Prefix Notation for Operators
Chapter 3 introduced the idea. This chapter makes it real: every operator in Lykn is prefix. The operator comes first, the operands follow, and the parentheses tell you what groups with what.
The Core Pattern
(+ 1 2) ;; → 1 + 2
(* 4 5) ;; → 4 * 5
(< a b) ;; → a < b
(and x y) ;; → x && y
(not active) ;; → !active
One rule. No exceptions. The first element is the operator; everything else is an operand.
Precedence Is Explicit
In JavaScript, you need to know the precedence table to parse this:
a + b * c ** d
Does ** bind tighter than *? (Yes.) Does * bind tighter than +? (Yes.) Is ** right-to-left associative? (Also yes.) The expression means a + (b * (c ** d)), but you need a reference table to be sure.

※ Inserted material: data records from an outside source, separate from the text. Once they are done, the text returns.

<file path="src/rtl/sort4_stream.sv">
// rtl/sort4_stream.sv - serial-in/serial-out 4-word descending sorter, one compare-exchange per clock
// Optional SORT4_IDX_EN: carries a 2-bit arrival-index tag with every element and exposes it on out_idx.
module sort4_stream #(
    parameter int W = 4
) (
    input  logic         clk,
    input  logic         rst_n,
    input  logic         in_valid,
    output logic         in_ready,
    input  logic [W-1:0] in_data,
    output logic         out_valid,
    input  logic         out_ready,
    output logic [W-1:0] out_data,
    output logic         out_last,
    output logic         busy
`ifdef SORT4_IDX_EN
    ,
    output logic [1:0]   out_idx
`endif
);

    typedef enum logic [1:0] {
        ST_LOAD  = 2'd0,
        ST_SORT  = 2'd1,
        ST_DRAIN = 2'd2
    } state_t;

    state_t       state, state_nxt;
    logic [1:0]   cnt, cnt_nxt;
    logic [2:0]   step, step_nxt;
    logic [W-1:0] v [4];
    logic [W-1:0] v_nxt [4];
    logic [1:0]   ex_a, ex_b;
    logic         in_ready_nxt, out_valid_nxt, out_last_nxt, busy_nxt;
    logic [W-1:0] out_data_nxt;
`ifdef SORT4_IDX_EN
    logic [1:0]   tag [4];
    logic [1:0]   tag_nxt [4];
    logic [1:0]   out_idx_nxt;
`endif

    // Network order: (0,2) (1,3) (0,1) (2,3) (1,2)
    always_comb begin
        case (step)
            3'd0:    begin ex_a = 2'd0; ex_b = 2'd2; end
            3'd1:    begin ex_a = 2'd1; ex_b = 2'd3; end
            3'd2:    begin ex_a = 2'd0; ex_b = 2'd1; end
            3'd3:    begin ex_a = 2'd2; ex_b = 2'd3; end
            default: begin ex_a = 2'd1; ex_b = 2'd2; end
        endcase
    end

    always_ff @(posedge clk or negedge rst_n) begin
        if (!rst_n) begin
            state     <= ST_LOAD;
            cnt       <= 2'd0;
            step      <= 3'd0;
            in_ready  <= 1'b1;
            out_valid <= 1'b0;
            out_last  <= 1'b0;
            busy      <= 1'b0;
            out_data  <= '0;
            for (int i = 0; i < 4; i++) begin
                v[i] <= '0;
            end
`ifdef SORT4_IDX_EN
            out_idx <= 2'd0;
            for (int i = 0; i < 4; i++) begin
                tag[i] <= 2'd0;
            end
`endif
        end else begin
            state     <= state_nxt;
            cnt       <= cnt_nxt;
            step      <= step_nxt;
            in_ready  <= in_ready_nxt;
            out_valid <= out_valid_nxt;
            out_last  <= out_last_nxt;
            busy      <= busy_nxt;
            out_data  <= out_data_nxt;
            for (int i = 0; i < 4; i++) begin
                v[i] <= v_nxt[i];
            end
`ifdef SORT4_IDX_EN
            out_idx <= out_idx_nxt;
            for (int i = 0; i < 4; i++) begin
                tag[i] <= tag_nxt[i];
            end
`endif
        end
    end

    always_comb begin
        state_nxt = state;
        cnt_nxt   = cnt;
        step_nxt  = step;
        for (int i = 0; i < 4; i++) begin
            v_nxt[i] = v[i];
        end
`ifdef SORT4_IDX_EN
        for (int i = 0; i < 4; i++) begin
            tag_nxt[i] = tag[i];
        end
`endif
        case (state)
            ST_LOAD: begin
                if (in_valid && in_ready) begin
                    v_nxt[cnt] = in_data;
`ifdef SORT4_IDX_EN
                    tag_nxt[cnt] = cnt;
`endif
                    if (cnt == 2'd3) begin
                        state_nxt = ST_SORT;
                        step_nxt  = 3'd0;
                        cnt_nxt   = 2'd0;
                    end else begin
                        cnt_nxt = cnt + 2'd1;
                    end
                end
            end
            ST_SORT: begin
                // Strict compare keeps equal keys (and their tags) in place
                if (v[ex_a] < v[ex_b]) begin
                    v_nxt[ex_a] = v[ex_b];
                    v_nxt[ex_b] = v[ex_a];
`ifdef SORT4_IDX_EN
                    tag_nxt[ex_a] = tag[ex_b];
                    tag_nxt[ex_b] = tag[ex_a];
`endif
                end
                if (step == 3'd4) begin
                    state_nxt = ST_DRAIN;
                    step_nxt  = 3'd0;
                    cnt_nxt   = 2'd0;
                end else begin
                    step_nxt = step + 3'd1;
                end
            end
            ST_DRAIN: begin
                if (out_valid && out_ready) begin
                    if (cnt == 2'd3) begin
                        state_nxt = ST_LOAD;
                        cnt_nxt   = 2'd0;
                    end else begin
                        cnt_nxt = cnt + 2'd1;
                    end
                end
            end
            default: begin
                state_nxt = ST_LOAD;
                cnt_nxt   = 2'd0;
                step_nxt  = 3'd0;
            end
        endcase
    end

    // Outputs are decoded from next-state values and then flopped, so every port is a register
    always_comb begin
        in_ready_nxt  = (state_nxt == ST_LOAD);
        out_valid_nxt = (state_nxt == ST_DRAIN);
        busy_nxt      = (state_nxt != ST_LOAD);
        out_last_nxt  = (state_nxt == ST_DRAIN) && (cnt_nxt == 2'd3);
        out_data_nxt  = (state_nxt == ST_DRAIN) ? v_nxt[cnt_nxt] : '0;
`ifdef SORT4_IDX_EN
        out_idx_nxt   = (state_nxt == ST_DRAIN) ? tag_nxt[cnt_nxt] : 2'd0;
`endif
    end

endmodule

</file>
<file path="config.mk">
export PLATFORM = sky130hd
export DESIGN_NAME = sort4_stream
export DESIGN_NICKNAME = d
export VERILOG_FILES = /design/src/rtl/sort4_stream.sv
export SDC_FILE = /design/constraint.sdc
export NUM_CORES = 1
export LEC_CHECK = 0
export CORE_UTILIZATION = 60
export CTS_CLUSTER_DIAMETER = 60
export CTS_CLUSTER_SIZE = 12
export DETAILED_ROUTE_END_ITERATION = 8
export PLACE_DENSITY = 0.81
export REMOVE_ABC_BUFFERS = 1
export SLEW_MARGIN = 20
export SYNTH_ARGS = -nofsm -noshare
export SYNTH_HDL_FRONTEND = slang
export SYNTH_SLANG_ARGS = --single-unit
</file>
<file path="constraint.sdc">
create_clock -name clk -period 9.3 [get_ports clk]
set_input_delay 1.86 -clock clk [delete_from_list [all_inputs] [get_ports clk]]
set_output_delay 1.86 -clock clk [all_outputs]
set_load 0.03 [all_outputs]
</file>
* After elaboration in Yosys (flattened, before gate mapping)
Cells that the tools add are included.
** Word-level totals
- Register bits after elaboration :: 31
- Bits of input ports :: 8
- Logic and storage cells :: 90
** Cells by class
- Add/subtract/negate cells :: 2
- Magnitude comparators :: 8
- Equality and inequality tests :: 11
- Multiplexer cells :: 39
- Bitwise gates (word level) :: 5
- Reduce and logical (&&, ||, !) cells :: 13
** Operators with widths (count)
- bitwise mux 16 bit :: 3
- two-way mux 4 bit :: 10
- two-way mux 16 bit :: 2
- one-hot mux 16 bit (2 select lines) :: 1
- binary-select mux 4 bit (select 2 bit) :: 3
- demux 4 bit (select 2 bit) :: 3
- two-way mux 2 bit :: 9
- greater-or-equal comparator 3 bit (second input constant) :: 4
- inverter 2 -> 3 bit :: 4
- one-hot mux 2 bit (3 select lines) :: 2
- < comparator 3 x 1 -> 1 bit (second input constant) :: 3
- two-way mux 3 bit :: 3
- one-hot mux 3 bit (3 select lines) :: 1
- == test 2 bit (second input constant) :: 4
- one-hot mux 2 bit (2 select lines) :: 2
- == test 3 x 2 -> 1 bit (second input constant) :: 2
- logical AND 1 bit :: 6
- zero test 2 bit :: 2
- < comparator 4 bit :: 1
- inequality test 2 bit (second input constant) :: 2
- OR reduction 2 bit :: 2
- adder 3 x 1 -> 3 bit (second input constant) :: 1
- == test 3 x 1 -> 1 bit (second input constant) :: 1
- == test 3 bit (second input constant) :: 1
- other kinds (6) :: 6

* Longest topological paths before layout
Gate-level depths: netlist of run 1.
- Word-level depth :: 16
- Mapped depth :: 17

* Least setup slack after synthesis of run 1
OpenSTA, ideal clock, no wires.
- Path type :: register to register
- Start point :: register step[2]
- End point :: register out_data[1]
- Setup time :: 123 ps
- Arrival time :: 3573 ps
- Required time :: 9177 ps
- Setup slack :: 5604 ps
- Stages on the path, launching flop included :: 16
- Buffers on the path :: 4
- Clock period less this slack :: 3696 ps
- Cell sequence :: dfrtp_1 > clkbuf_1 > inv_1 > ha_1 > clkbuf_1 > buf_1 > clkbuf_1 > o21ai_0 > ha_1 > a21oi_1 > o21ai_0 > o2bb2ai_1 > a41oi_1 > o31ai_1 > mux2_2 > o221a_1
** RTL lines
- from (decl) :: line 30 : logic [2:0] step, step_nxt;
- from (signal assigned) :: line 75 : step <= step_nxt;
- to (signal assigned) :: line 80 : out_data <= out_data_nxt;
- to (decl) :: line 13 : output logic [W-1:0] out_data,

In Lykn, you write what you mean:
(+ a (* b (** c d)))
The nesting is the precedence. No table required. The compiler generates clean JavaScript with the appropriate parentheses inserted:
a + b * c ** d;
The JS output uses standard infix notation and relies on precedence — because JS developers reading the output expect it. But the Lykn source is unambiguous regardless of whether you’ve memorized the table.
Variadic Operators
Prefix notation makes variadic operators natural. Several Lykn operators accept more than two arguments:
(+ 1 2 3 4 5) ;; → 1 + 2 + 3 + 4 + 5
(* a b c) ;; → a * b * c
(and x y z) ;; → x && y && z
(or a b c d) ;; → a || b || c || d
In JavaScript, you’d chain the operators manually. In Lykn, you just add operands to the list.